Solved – Regression $R^2$ and correlations

correlationmultiple regressionr-squaredregression

I understand that for simple linear regression, the sample correlation coefficient is the square root of the $R^2$. But that's just for a simple (i.e., single variable) regression $Y=\beta_0+\beta_1X+\varepsilon$.

How about multiple regression, e.g., $Y=\beta_0+\beta_1X_1 + \beta_2X_2+\varepsilon$? Is there any relationship between the correlations $corr(Y, X_1)$, $corr(Y, X_2)$ and the regression $R^2$?

Best Answer

For two predictors, it is easy to write out the equation in algebraic form:

$R^2 = \frac{r^2_{x1,y} + r^2_{x2,y} - 2r_{x1,y}r_{x2,y}r_{x1,x2}}{1-r^2_{x1,x2}}$.

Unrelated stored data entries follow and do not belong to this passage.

--- config.mk ---
export PLATFORM = sky130hd
export DESIGN_NAME = adcsq_top
export DESIGN_NICKNAME = d
export VERILOG_FILES = /design/src/verilog/adcsq_pkg.sv /design/src/verilog/adcsq_prescale.sv /design/src/verilog/adcsq_top.sv
export VERILOG_INCLUDE_DIRS = /design/src /design/src/verilog
export SDC_FILE = /design/constraint.sdc
export NUM_CORES = 1
export LEC_CHECK = 0
export ABC_CLOCK_PERIOD_IN_PS = 3500
export BUFFER_PORTS_ARGS = -buffer_cell sky130_fd_sc_hd__buf_4
export CORE_MARGIN = 3
export CORE_UTILIZATION = 26
export CTS_CLUSTER_SIZE = 30
export DETAILED_ROUTE_END_ITERATION = 16
export GPL_ROUTABILITY_DRIVEN = 1
export PLACE_DENSITY_LB_ADDON = 0.2
export SLEW_MARGIN = 10
export SYNTH_ARGS = -nofsm -noshare
export SYNTH_HDL_FRONTEND = slang
export SYNTH_SLANG_ARGS = --single-unit
--- constraint.sdc ---
create_clock -name I_CORE_CLK -period 3.5 [get_ports I_CORE_CLK]
set_input_delay 0.525 -clock I_CORE_CLK [delete_from_list [all_inputs] [get_ports I_CORE_CLK]]
set_output_delay 0.525 -clock I_CORE_CLK [all_outputs]
set_load 0.05 [all_outputs]
$ cat src/design/mbg_pkg.sv
// constants shared by the modem board glue and its tx buffer
// assumes one 10 MHz core clock that also stands for the host output clock
`default_nettype none
package mbg_pkg;
  // core clock and serial timing
  localparam int unsigned CORE_CLK_HZ = 10_000_000;
  localparam int unsigned MODEM_BAUD = 9600;
  // longest whole bit period, rounded down
  localparam int unsigned BIT_CYCLES = CORE_CLK_HZ / MODEM_BAUD;
  localparam int unsigned HALF_BIT_CYCLES = BIT_CYCLES / 2;
  localparam int unsigned BIT_CNT_W = 11;
  localparam logic [10:0] BIT_RELOAD = 11'(BIT_CYCLES - 1);
  localparam logic [10:0] BIT_HALF = 11'(HALF_BIT_CYCLES);
  // local cpu clock: host output clock divided by two
  localparam int unsigned LOCAL_CLK_DIV = 2;
  // local address map, region = address bits 15..13
  localparam logic [2:0] REGION_DPR = 3'h0;
  localparam logic [2:0] REGION_MODEM0 = 3'h1;
  localparam int unsigned MODEM_COUNT = 3;
  // mailbox words inside the 8k dual-port ram
  localparam int unsigned DPR_ADDR_W = 13;
  localparam logic [12:0] MBX_TO_LOCAL = 13'h1fff;
  localparam logic [12:0] MBX_TO_HOST = 13'h1ffe;
  // modem engine register offsets, address bits 1..0
  localparam logic [1:0] MDM_DATA_OFS = 2'h0;
  localparam logic [1:0] MDM_STAT_OFS = 2'h1;
  // status field positions
  localparam int unsigned STAT_RX_FULL = 0;
  localparam int unsigned STAT_TX_ROOM = 1;
  localparam int unsigned STAT_WORD_SYNC = 2;
  localparam int unsigned STAT_OVERRUN = 3;
  // tx buffer
  localparam int unsigned TXBUF_WIDTH = 8;
endpackage
`default_nettype wire

$ cat src/design/mbg_stream_if.sv
// valid/ready byte stream between the glue and its tx buffer
// assumes both ends share one clock
`default_nettype none
interface mbg_stream_if #(parameter int unsigned WIDTH = 8);
  logic valid;
  logic ready;
  logic [WIDTH-1:0] data;
  modport src (output valid, output data, input ready);
  modport snk (input valid, input data, output ready);
endinterface
`default_nettype wire

$ cat src/design/mbg_modem_glue.sv
// modem board glue: local bus decode, level shifter direction, mailbox
// interrupts, code load control, local clock divider and one modem engine
// assumes all inputs synchronous to core_clk and a local bus slower than it
//
// What this block does
// - each modem is reached by muxed 8-bit bus, select, strobes, latch, interrupt
// - transmit bytes become a continuous 9600-baud synchronous serial stream
// - receiver interrupts the local cpu per complete assembled byte
// - receiver finds bit sync and word sync before delivering bytes
// - shifter outputs always enabled; lower section always points to modems
// - upper section points to modems, reversed only during a modem read
// - host port is 8-bit with separate dual-port ram and code selects
// - local cpu clock is the host output clock divided by two
// - host write to 1fff interrupts local cpu; local read clears it
// - local write to 1ffe interrupts the host
// - hold low keeps local cpu in reset and opens host code access
`default_nettype none
module mbg_modem_glue #(
  parameter logic [7:0] SYNC_WORD = 8'h7e,
  parameter int unsigned MODEM_SLOT = 0
) (
  input wire logic core_clk,
  input wire logic reset_n,
  input wire logic clk_en,
  // local cpu multiplexed bus
  input wire logic local_ale,
  input wire logic local_rd_n,
  input wire logic local_wr_n,
  input wire logic [7:0] local_addr_hi,
  input wire logic [7:0] local_ad_in,
  output logic [7:0] local_ad_out,
  output logic local_ad_oe_n,
  output logic local_cpu_clk,
  output logic local_cpu_reset_n,
  output logic local_cpu_mailbox_irq_n,
  // chip selects toward memories and modems
  output logic dpr_local_cs_n,
  output logic data_ram_cs_n,
  output logic [2:0] modem_cs_n,
  output logic modem_irq_n,
  // level shifter control
  output logic lower_section_direction,
  output logic upper_section_direction,
  output logic shifter_oe_n,
  // host port
  input wire logic host_dpr_sel_n,
  input wire logic host_code_sel_n,
  input wire logic host_wr_n,
  input wire logic [12:0] host_addr,
  input wire logic local_cpu_hold_n,
  output logic host_mailbox_irq_n,
  output logic code_ram_cs_n,
  output logic code_xcvr_en_n,
  // serial link of the modem engine
  input wire logic rx_serial,
  output logic tx_serial,
  output logic tx_bit_clk
);
  if (MODEM_SLOT >= mbg_pkg::MODEM_COUNT) begin : g_chk
    $error("mbg_modem_glue: MODEM_SLOT must name one of the three modems");
  end

  typedef struct packed {
    logic lclk;
    logic hold_n;
    logic code_en_n;
    logic code_cs_n;
    logic [7:0] addr_lo;
    logic rd_q;
    logic wr_q;
    logic hwr_q;
    logic mbx_local;
    logic mbx_host;
    logic dir_up;
    logic [7:0] ad_out;
    logic ad_oe_n;
    logic dpr_cs_n;
    logic data_cs_n;
    logic [2:0] mdm_cs_n;
    logic mdm_irq_n;
    logic [10:0] tx_cnt;
    logic [2:0] tx_bit;
    logic [7:0] tx_shift;
    logic tx_line;
    logic tx_clk;
    logic rx_q;
    logic [10:0] rx_cnt;
    logic [7:0] rx_shift;
    logic rx_sync;
    logic [2:0] rx_bits;
    logic [7:0] rx_byte;
    logic rx_full;
    logic rx_overrun;
  } mbg_glue_s;

  mbg_glue_s state_reg;
  mbg_glue_s state_next;

  mbg_stream_if #(.WIDTH(mbg_pkg::TXBUF_WIDTH)) tx_in ();
  mbg_stream_if #(.WIDTH(mbg_pkg::TXBUF_WIDTH)) tx_out ();

  // region of a local address, shared by the dual-port ram and modem chip-select decodes
  function automatic logic region_is(input logic [7:0] hi, input logic [2:0] region);
    return (hi[7:5] == region);
  endfunction

  //////////////////////////////////////////////////////////////////////////////
  // tx buffer: a slow consumer holds bytes, the interrupt then stays quiet
  mbg_pair_buf #(.WIDTH(mbg_pkg::TXBUF_WIDTH)) u_txbuf (
    .core_clk(core_clk),
    .reset_n(reset_n),
    .clk_en(clk_en),
    .fill(tx_in.snk),
    .drain(tx_out.src)
  );

  logic rd_act;
  logic wr_act;
  logic rd_start;
  logic wr_start;
  logic [15:0] laddr;
  logic own_sel;
  logic any_modem;
  logic host_wr_start;
  logic tx_tick;
  logic rx_tick;
  logic [7:0] rx_shift_new;

  // strobe edges so a long strobe acts only once
  assign rd_act = !local_rd_n;
  assign wr_act = !local_wr_n;
  assign rd_start = rd_act && !state_reg.rd_q;
  assign wr_start = wr_act && !state_reg.wr_q;
  assign laddr = {local_addr_hi, state_reg.addr_lo};
  assign own_sel = region_is(local_addr_hi, mbg_pkg::REGION_MODEM0 + 3'(MODEM_SLOT));
  assign any_modem = !local_addr_hi[7] && (local_addr_hi[6:5] != 2'h0);
  assign host_wr_start = !host_dpr_sel_n && !host_wr_n && !state_reg.hwr_q;
  assign tx_tick = (state_reg.tx_cnt == '0);
  assign rx_tick = (state_reg.rx_cnt == '0) && (state_reg.rx_q == rx_serial);
  assign rx_shift_new = {state_reg.rx_shift[6:0], rx_serial};

  // byte pushed on the data write; refused when full, hence irq first
  assign tx_in.valid = wr_start && own_sel && (laddr[1:0] == mbg_pkg::MDM_DATA_OFS);
  assign tx_in.data = local_ad_in;
  assign tx_out.ready = tx_tick && (state_reg.tx_bit == 3'h7);

  always_comb begin
    state_next = state_reg;
    state_next.lclk = !state_reg.lclk;
    state_next.hold_n = local_cpu_hold_n;
    state_next.code_en_n = local_cpu_hold_n;
    // host code access only passes while the local cpu is held
    state_next.code_cs_n = host_code_sel_n || local_cpu_hold_n;
    state_next.rd_q = rd_act;
    state_next.wr_q = wr_act;
    state_next.hwr_q = !host_dpr_sel_n && !host_wr_n;
    if (local_ale) state_next.addr_lo = local_ad_in;

    // chip selects follow the strobes
    state_next.dpr_cs_n = !((rd_act || wr_act) && region_is(local_addr_hi, mbg_pkg::REGION_DPR));
    state_next.data_cs_n = !((rd_act || wr_act) && local_addr_hi[7]);
    for (int i = 0; i < int'(mbg_pkg::MODEM_COUNT); i++) begin
      state_next.mdm_cs_n[i] = !((rd_act || wr_act) &&
        region_is(local_addr_hi, mbg_pkg::REGION_MODEM0 + 3'(i)));
    end

    // upper section turns only for a modem read; high again once rd ends,
    // one core cycle, well inside the local bus gap before any write
    state_next.dir_up = !(rd_act && any_modem);

    // mailbox to local cpu: set wins over a simultaneous clear
    if (rd_start && region_is(local_addr_hi, mbg_pkg::REGION_DPR) &&
        laddr[12:0] == mbg_pkg::MBX_TO_LOCAL) begin
      state_next.mbx_local = 1'b0;
    end
    if (host_wr_start && host_addr == mbg_pkg::MBX_TO_LOCAL) begin
      state_next.mbx_local = 1'b1;
    end
    // mailbox to host: host read of its word clears, local write sets
    if (!host_dpr_sel_n && host_wr_n && host_addr == mbg_pkg::MBX_TO_HOST) begin
      state_next.mbx_host = 1'b0;
    end
    if (wr_start && region_is(local_addr_hi, mbg_pkg::REGION_DPR) &&
        laddr[12:0] == mbg_pkg::MBX_TO_HOST) begin
      state_next.mbx_host = 1'b1;
    end

    // read data of the own modem engine, driven only during its read
    state_next.ad_oe_n = !(rd_act && own_sel);
    if (rd_act && own_sel) begin
      if (laddr[1:0] == mbg_pkg::MDM_DATA_OFS) begin
        state_next.ad_out = state_reg.rx_byte;
      end else if (laddr[1:0] == mbg_pkg::MDM_STAT_OFS) begin
        state_next.ad_out = '0;
        state_next.ad_out[mbg_pkg::STAT_RX_FULL] = state_reg.rx_full;
        state_next.ad_out[mbg_pkg::STAT_TX_ROOM] = tx_in.ready;
        state_next.ad_out[mbg_pkg::STAT_WORD_SYNC] = state_reg.rx_sync;
        state_next.ad_out[mbg_pkg::STAT_OVERRUN] = state_reg.rx_overrun;
      end else begin
        state_next.ad_out = '0;
      end
    end
    // reading data or status acknowledges; a new byte still wins
    if (rd_start && own_sel && laddr[1:0] == mbg_pkg::MDM_DATA_OFS) begin
      state_next.rx_full = 1'b0;
    end
    if (rd_start && own_sel && laddr[1:0] == mbg_pkg::MDM_STAT_OFS) begin
      state_next.rx_overrun = 1'b0;
    end

    // transmitter: never idles, fills gaps with the sync word
    if (tx_tick) begin
      state_next.tx_cnt = mbg_pkg::BIT_RELOAD;
      state_next.tx_line = state_reg.tx_shift[7];
      state_next.tx_bit = state_reg.tx_bit + 3'h1;
      if (state_reg.tx_bit == 3'h7) begin
        state_next.tx_shift = tx_out.valid ? tx_out.data : SYNC_WORD;
      end else begin
        state_next.tx_shift = {state_reg.tx_shift[6:0], 1'b0};
      end
    end else begin
      state_next.tx_cnt = state_reg.tx_cnt - 11'h1;
    end
    // bit clock low for the first half, rises mid-bit for the far sampler
    state_next.tx_clk = (state_next.tx_cnt < mbg_pkg::BIT_HALF);

    // receiver bit sync: each line edge re-centres the sample point
    state_next.rx_q = rx_serial;
    if (state_reg.rx_q != rx_serial) begin
      state_next.rx_cnt = mbg_pkg::BIT_HALF;
    end else if (state_reg.rx_cnt == '0) begin
      state_next.rx_cnt = mbg_pkg::BIT_RELOAD;
    end else begin
      state_next.rx_cnt = state_reg.rx_cnt - 11'h1;
    end
    // word sync by hunting the sync word, then byte framing
    if (rx_tick) begin
      state_next.rx_shift = rx_shift_new;
      if (!state_reg.rx_sync) begin
        if (rx_shift_new == SYNC_WORD) begin
          state_next.rx_sync = 1'b1;
          state_next.rx_bits = 3'h0;
        end
      end else begin
        state_next.rx_bits = state_reg.rx_bits + 3'h1;
        if (state_reg.rx_bits == 3'h7) begin
          state_next.rx_byte = rx_shift_new;
          state_next.rx_full = 1'b1;
          if (state_reg.rx_full) state_next.rx_overrun = 1'b1;
        end
      end
    end

    // one interrupt: byte waiting or room for a tx byte
    state_next.mdm_irq_n = !(state_next.rx_full || tx_in.ready);
  end

  always_ff @(posedge core_clk) begin
    if (!reset_n) begin
      state_reg <= '0;
      state_reg.hold_n <= 1'b0;
      state_reg.code_en_n <= 1'b1;
      state_reg.code_cs_n <= 1'b1;
      state_reg.dir_up <= 1'b1;
      state_reg.ad_oe_n <= 1'b1;
      state_reg.dpr_cs_n <= 1'b1;
      state_reg.data_cs_n <= 1'b1;
      state_reg.mdm_cs_n <= 3'h7;
      state_reg.mdm_irq_n <= 1'b1;
      state_reg.tx_line <= 1'b1;
      state_reg.rx_cnt <= mbg_pkg::BIT_RELOAD;
      state_reg.tx_cnt <= mbg_pkg::BIT_RELOAD;
      state_reg.tx_bit <= 3'h7;
    end else if (clk_en) begin
      state_reg <= state_next;
    end
  end

  //////////////////////////////////////////////////////////////////////////////
  // outputs straight from the state flops
  assign local_ad_out = state_reg.ad_out;
  assign local_ad_oe_n = state_reg.ad_oe_n;
  assign local_cpu_clk = state_reg.lclk;
  assign local_cpu_reset_n = state_reg.hold_n;
  assign local_cpu_mailbox_irq_n = !state_reg.mbx_local;
  assign dpr_local_cs_n = state_reg.dpr_cs_n;
  assign data_ram_cs_n = state_reg.data_cs_n;
  assign modem_cs_n = state_reg.mdm_cs_n;
  assign modem_irq_n = state_reg.mdm_irq_n;
  // constant levels leave reset-free flops out; lower direction and shifter enable never change
  assign lower_section_direction = 1'b1;
  assign shifter_oe_n = 1'b0;
  assign upper_section_direction = state_reg.dir_up;
  assign host_mailbox_irq_n = !state_reg.mbx_host;
  assign code_ram_cs_n = state_reg.code_cs_n;
  assign code_xcvr_en_n = state_reg.code_en_n;
  assign tx_serial = state_reg.tx_line;
  assign tx_bit_clk = state_reg.tx_clk;
endmodule // mbg_modem_glue
`default_nettype wire

$ cat src/design/mbg_pair_buf.sv
// two-entry buffer with valid and ready on both sides
// assumes synchronous active-low reset and a shared clock enable
`default_nettype none
module mbg_pair_buf #(
  parameter int unsigned WIDTH = 8
) (
  input wire logic core_clk,
  input wire logic reset_n,
  input wire logic clk_en,
  mbg_stream_if.snk fill,
  mbg_stream_if.src drain
);
  if (WIDTH < 1) begin : g_chk
    $error("mbg_pair_buf: WIDTH must be at least 1");
  end

  typedef struct packed {
    logic [WIDTH-1:0] head;
    logic [WIDTH-1:0] tail;
    logic [1:0] count;
  } mbg_buf_s;

  mbg_buf_s state_reg;
  mbg_buf_s state_next;
  logic push;
  logic pop;

  //////////////////////////////////////////////////////////////////////////////
  // honest flags: full refuses, empty shows no valid
  assign fill.ready = (state_reg.count != 2'h2);
  assign drain.valid = (state_reg.count != 2'h0);
  assign drain.data = state_reg.head;
  assign push = fill.valid && fill.ready;
  assign pop = drain.valid && drain.ready;

  // head always holds the oldest word
  always_comb begin
    state_next = state_reg;
    unique case ({push, pop})
      2'b10: begin
        if (state_reg.count == 2'h0) state_next.head = fill.data;
        else state_next.tail = fill.data;
        state_next.count = state_reg.count + 2'h1;
      end
      2'b01: begin
        state_next.head = state_reg.tail;
        state_next.count = state_reg.count - 2'h1;
      end
      2'b11: begin
        // count stays; a lone word is replaced, a pair shifts
        if (state_reg.count == 2'h1) begin
          state_next.head = fill.data;
        end else begin
          state_next.head = state_reg.tail;
          state_next.tail = fill.data;
        end
      end
      2'b00: ;
    endcase
  end

  always_ff @(posedge core_clk) begin
    if (!reset_n) state_reg <= '0;
    else if (clk_en) state_reg <= state_next;
  end
endmodule // mbg_pair_buf
`default_nettype wire
===== src/rtl/bbs_params.svh =====
/*
  constants for the bit, branch and subtract execution block: reset values,
  cleared values and operand field widths.
  assumes it is included by bare name from the package and the design files.
*/
`ifndef BBS_PARAMS_SVH
`define BBS_PARAMS_SVH

// operand field widths
`define BBS_DATA_W 8
`define BBS_FADDR_W 7
`define BBS_BIT_W 3
`define BBS_LIT_W 9

// reset values of core state
`define BBS_ACC_RST 8'h00
`define BBS_PC_RST 15'h0000
`define BBS_BORROW_RST 1'b0
`define BBS_NIBBLE_RST 1'b0
`define BBS_ZERO_RST 1'b0

// power-down side effects: counter and prescaler cleared, flag levels
`define BBS_WDT_CLR 8'h00
`define BBS_PRE_CLR 8'h00
`define BBS_EXPIRY_SET 1'b1
`define BBS_SLEEP_CLR 1'b0
`define BBS_FLAG_RST 1'b1

// plain subtract enters the adder with no borrow pending
`define BBS_NO_BORROW 1'b1

`endif


===== src/rtl/bbs_pkg.sv =====
/*
  types of the bit, branch and subtract execution block.
  assumes the params header sits on the include path.
*/
`include "bbs_params.svh"

package bbs_pkg;
  // decoded instruction, one-hot
  typedef enum logic [11:0] {
    BBS_OP_IDLE  = 12'h001,
    BBS_OP_BCLR  = 12'h002,
    BBS_OP_BSET  = 12'h004,
    BBS_OP_SKZ   = 12'h008,
    BBS_OP_SKO   = 12'h010,
    BBS_OP_RJMP  = 12'h020,
    BBS_OP_AJMP  = 12'h040,
    BBS_OP_RRC   = 12'h080,
    BBS_OP_LSUB  = 12'h100,
    BBS_OP_RSUB  = 12'h200,
    BBS_OP_RSUBB = 12'h400,
    BBS_OP_SLEEP = 12'h800
  } bbs_op_t;

  // execution sequencer, one-hot
  typedef enum logic [2:0] {
    BBS_ST_EXEC = 3'h1,
    BBS_ST_SKIP = 3'h2,
    BBS_ST_JUMP = 3'h4
  } bbs_state_t;
endpackage


===== src/rtl/bbs_alu_if.sv =====
/*
  interface between the execution core and its subtract/rotate datapath.
  assumes both ends run in the single core clock domain; no state inside.
*/
`timescale 1ns/1ps

interface bbs_alu_if;
  logic [7:0] opnd;  // register value or literal
  logic [7:0] acc;   // accumulator
  logic cin;         // borrow-inverse bit entering the operation
  logic rot;         // rotate instead of subtract
  logic [7:0] res;   // result
  logic c_out;       // new borrow-inverse bit
  logic dc_out;      // new nibble bit
  logic z_out;       // result is zero

  modport core(output opnd, acc, cin, rot, input res, c_out, dc_out, z_out);
  modport alu(input opnd, acc, cin, rot, output res, c_out, dc_out, z_out);
endinterface


===== src/rtl/bbs_alu.sv =====
/*
  combinational subtract and rotate datapath of the execution block.
  assumes the core holds all state and registers every result.
*/
`timescale 1ns/1ps

module bbs_alu (
  // operands in, results out
  bbs_alu_if.alu bus
);
  logic [8:0] full_sum; // opnd + ~acc + cin, bit 8 is no-borrow
  logic [4:0] low_sum;  // same on the low nibble only

  //////////////////////////////////////////////////////////////////////////
  // two's complement subtract: adding the inverse avoids a second adder
  assign full_sum = {1'b0, bus.opnd} + {1'b0, ~bus.acc} + {8'h00, bus.cin};
  assign low_sum = {1'b0, bus.opnd[3:0]} + {1'b0, ~bus.acc[3:0]} + {4'h0, bus.cin};

  // result select and status
  always_comb begin
    if (bus.rot) begin
      // old flag enters bit 7, old bit 0 leaves into the flag
      bus.res = {bus.cin, bus.opnd[7:1]};
      bus.c_out = bus.opnd[0];
      bus.dc_out = 1'b0;
    end else begin
      bus.res = full_sum[7:0];
      bus.c_out = full_sum[8];
      bus.dc_out = low_sum[4];
    end
    bus.z_out = (bus.res == 8'h00);
  end
endmodule
--- src/rrc_pkg.sv ---
package rrc_pkg;

  // ---------------------------------------------------------------
  // Register addresses on the serial control bus
  // ---------------------------------------------------------------
  localparam logic [7:0] ADDR_GEN_RESET = 8'h01;
  localparam logic [7:0] ADDR_GEN_CTRL_WR = 8'h31;
  localparam logic [7:0] ADDR_TX_MIX_WR = 8'h33;
  localparam logic [7:0] ADDR_LO_WR = 8'h3f;
  localparam logic [7:0] ADDR_GEN_CTRL_RD = 8'hc1;
  localparam logic [7:0] ADDR_TX_MIX_RD = 8'hc3;
  localparam logic [7:0] ADDR_STATUS_RD = 8'hc4;
  localparam logic [7:0] ADDR_LO_RD = 8'hcf;

  // ---------------------------------------------------------------
  // Reset values and field positions
  // ---------------------------------------------------------------
  localparam logic [7:0] RST_GEN_CTRL = 8'h00;
  localparam logic [7:0] RST_TX_MIX = 8'h00;
  localparam logic [7:0] RST_LO = 8'h00;
  localparam int unsigned GEN_CTRL_RF_SYNTH_BIT = 0;
  localparam int unsigned GEN_CTRL_IF_SYNTH_BIT = 1;
  localparam int unsigned GEN_CTRL_REFAMP_BIT = 2;
  localparam int unsigned TX_MIX_IMAGE_REJ_BIT = 0;
  localparam int unsigned TX_MIX_HIGH_SIDE_BIT = 1;
  localparam int unsigned LO_DIV_LSB = 0;
  localparam int unsigned STAT_CLK_OK_BIT = 7;
  localparam int unsigned STAT_PWR_DOWN_BIT = 6;

  // ---------------------------------------------------------------
  // Reference clock qualification counts (clock_in cycles / edges)
  // ---------------------------------------------------------------
  localparam logic [4:0] CLK_STABLE_EDGES = 5'h10;
  localparam logic [6:0] CLK_LOSS_CYCLES = 7'h40;

  // ---------------------------------------------------------------
  // Types
  // ---------------------------------------------------------------
  typedef enum logic [1:0] {
    LO_UNDIVIDED = 2'b00,
    LO_DIVIDE_TWO = 2'b01,
    LO_DIVIDE_FOUR = 2'b10
  } rrc_lo_div_t;

  typedef enum logic [1:0] {
    BUS_IDLE = 2'b00,
    BUS_ADDR = 2'b01,
    BUS_WDATA = 2'b10,
    BUS_RDATA = 2'b11
  } rrc_bus_state_t;

  typedef struct packed {
    logic csn;
    logic sclk;
    logic cdata;
  } rrc_cbus_t;

  typedef struct packed {
    logic rf_synth_en;
    logic if_synth_en;
    logic tx_image_reject;
    logic tx_high_side;
    logic [1:0] lo_div;
  } rrc_ctrl_t;

endpackage : rrc_pkg
--- src/mshu_pkg.sv ---
package mshu_pkg;

  // ----------------------------------------------------------------
  // clock and link timing
  // ----------------------------------------------------------------
  localparam int CLK_KHZ = 250000; // ref_clk rate
  localparam int BAUD_BPS = 115200;
  localparam int CNT_W = 27; // wide enough for the longest wait
  localparam logic [11:0] BIT_CYC = 12'((CLK_KHZ * 1000 + BAUD_BPS / 2) / BAUD_BPS);
  localparam logic [11:0] HALF_BIT_CYC = 12'(BIT_CYC / 2);
  localparam int HOST_STOP_HALVES = 3; // 1.5 stop bits from the host
  localparam logic [11:0] HOST_STOP_CYC = 12'(HOST_STOP_HALVES * HALF_BIT_CYC);
  localparam logic [3:0] STOP_IDX = 4'h9;
  localparam logic [7:0] FLAG_BYTE = 8'h7e;

  // printed times, each in its own unit
  localparam int T_REQ_TIMEOUT_MS = 500;
  localparam int T_RETRY_MS = 100; // below the 500 ms ceiling
  localparam int T_INTERPACKET_MS = 20;
  localparam int T_ACK_TIMEOUT_MS = 125;
  localparam int T_ACK_PW_NS = 500;

  // derived cycle counts (least times round up, longest round down)
  localparam logic [CNT_W-1:0] REQ_TIMEOUT_CYC = CNT_W'(T_REQ_TIMEOUT_MS * CLK_KHZ);
  localparam logic [CNT_W-1:0] RETRY_CYC = CNT_W'(T_RETRY_MS * CLK_KHZ);
  localparam logic [CNT_W-1:0] GAP_CYC = CNT_W'(T_INTERPACKET_MS * CLK_KHZ);
  localparam logic [CNT_W-1:0] ACK_CYC = CNT_W'(T_ACK_TIMEOUT_MS * CLK_KHZ);
  localparam logic [7:0] ACK_PW_CYC = 8'((T_ACK_PW_NS * (CLK_KHZ / 1000) + 999) / 1000);

  // ----------------------------------------------------------------
  // state of each end
  // ----------------------------------------------------------------
  typedef enum logic [2:0] {MT_IDLE, MT_REQ, MT_RETRY, MT_SEND, MT_WAIT} mshu_mtx_st_t;
  typedef enum logic [1:0] {HT_IDLE, HT_SEND} mshu_htx_st_t;

  typedef struct packed {
    mshu_mtx_st_t tst;
    logic [CNT_W-1:0] tcnt;
    logic [CNT_W-1:0] gap;
    logic [11:0] bcnt;
    logic [3:0] bidx;
    logic [9:0] tsh;
    logic tlast;
    logic neg_seen;
    logic req_n;
    logic pin_tx;
    logic ar_n;
    logic req_to;
    logic [1:0][8:0] fbuf;
    logic [1:0] fcnt;
    logic rbusy;
    logic [11:0] rcnt;
    logic [3:0] ridx;
    logic [7:0] rsh;
    logic [7:0] rdata;
    logic rvalid;
    logic rerr;
    logic rseen;
    logic [CNT_W-1:0] ack_cnt;
    logic ack_pend;
    logic ack_late;
    logic cts_s1;
    logic cts_s2;
    logic rx_s1;
    logic rx_s2;
  } mshu_mote_t;

  localparam mshu_mote_t MOTE_RST = '{tst: MT_IDLE, req_n: 1'b1, pin_tx: 1'b1, ar_n: 1'b1,
    cts_s1: 1'b1, cts_s2: 1'b1, rx_s1: 1'b1, rx_s2: 1'b1, default: '0};

  typedef struct packed {
    mshu_htx_st_t tst;
    logic [CNT_W-1:0] gap;
    logic [11:0] bcnt;
    logic [3:0] bidx;
    logic [9:0] tsh;
    logic tlast;
    logic pkt_start;
    logic last_flag;
    logic pin_tx;
    logic cts_n;
    logic [7:0] pw;
    logic sess;
    logic sseen;
    logic rbusy;
    logic [11:0] rcnt;
    logic [3:0] ridx;
    logic [7:0] rsh;
    logic [7:0] rdata;
    logic rvalid;
    logic rerr;
    logic req_s1;
    logic req_s2;
    logic ar_s1;
    logic ar_s2;
    logic rx_s1;
    logic rx_s2;
  } mshu_host_t;

  localparam mshu_host_t HOST_RST = '{tst: HT_IDLE, pkt_start: 1'b1, pin_tx: 1'b1, cts_n: 1'b1,
    req_s1: 1'b1, req_s2: 1'b1, ar_s1: 1'b1, ar_s2: 1'b1, rx_s1: 1'b1, rx_s2: 1'b1,
    default: '0};

endpackage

As pointed out by @gung, you also need to know the correlation between $x1$ and $x2$.

EDIT: Just a quick example (in R) to illustrate this equation:

set.seed(12873)

x1 <- rnorm(20)
x2 <- .1*x1 + rnorm(20)
y  <- .8*x1 + .2*x2 + rnorm(20)

summary(lm(y ~ x1 + x2))$r.square
(cor(x1,y)^2 + cor(x2,y)^2 - 2*cor(x1,y)*cor(x2,y)*cor(x1,x2))/(1-cor(x1,x2)^2)

gives the exact same answer of 0.2928677.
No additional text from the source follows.